I wonder if the next place will be the last stop? I wonder if Shannon and Jordan will feel inclined to travel the world as I have. I hope so. I hope they always come home and tell me about it afterward. Where ever that may be. After some consideration I think I like the big world to be a small place that I can wonder through without fearing it. But I will put down roots. Somewhere. Sometime.
Monday, September 22, 2008
More magic moments!
The other day Shannon had Stormed Off in a Huff and then slowly worked her way back to the living room in order to be closer to her favourite spot in the centre of attention. She had her back to me, sitting on the floor with her head in her arms, resting against the couch. I continued pretending to read a magazine while watching her intently.
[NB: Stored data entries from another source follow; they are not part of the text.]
### src/rtl/cipher_test_pkg.sv
// rtl/cipher_test_pkg.sv - shared state codes, header layout, debug layout and sizing helper
package cipher_test_pkg;

  typedef enum logic [3:0] {
    ST_IDLE     = 4'd0,
    ST_HDR      = 4'd1,
    ST_LOAD     = 4'd2,
    ST_RST_UUT  = 4'd3,
    ST_WAIT_KEY = 4'd4,
    ST_WAIT_RES = 4'd5,
    ST_CHECK    = 4'd6,
    ST_DONE     = 4'd7
  } state_t;

  localparam int HDR_MODE_BIT = 0;
  localparam int HDR_LAST_BIT = 1;

  // debug = {pass[7:0], fail[7:0], vector_idx[11:0], state[3:0]}
  localparam int DBG_STATE_LSB = 0;
  localparam int DBG_STATE_W   = 4;
  localparam int DBG_IDX_LSB   = 4;
  localparam int DBG_IDX_W     = 12;
  localparam int DBG_FAIL_LSB  = 16;
  localparam int DBG_FAIL_W    = 8;
  localparam int DBG_PASS_LSB  = 24;
  localparam int DBG_PASS_W    = 8;

  function automatic int words_for(input int width, input int word_w);
    return (width + word_w - 1) / word_w;
  endfunction

endpackage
After a while she sat up with a look of wonder in her eyes and said: "Do you know what we saw at school, Mommy?" "What did you see at school?" I inquired calmly. "A grasshopper!" she exclaimed. "What colour was it?" I asked. "Brown," said she "but I'm still angry!" After a second of glaring at me she returned to her position of huff and that was that.
It was a magic moment!
Here's another one:
There is a couple in our community who are both very tall. The gentleman must be over seven foot tall and his wife is by no means towered over by him. They are an elderly couple and so, luckily have many years experience of dealing with people looking at them in wonder. I am sure they have seen this before:
Sean, Shannon, Jordan and I were heading into a shop which this couple were coming out of. Shannon, as normal for small children, was not looking where she was going. At the last minute she turned round, looked up and said "Wow!!!" in a loud, surprised voice as she saw them in front of her. It was such an instinctive reaction that could never be re-enacted with such awe. All the other people going in and out of the shop, including the lofty couple, heard her and laughed. As one chap said, they're tall to us, imagine how tall they must be to her. Through the eyes and out of the mouth of my child! Oh to be 4 again, just to remember!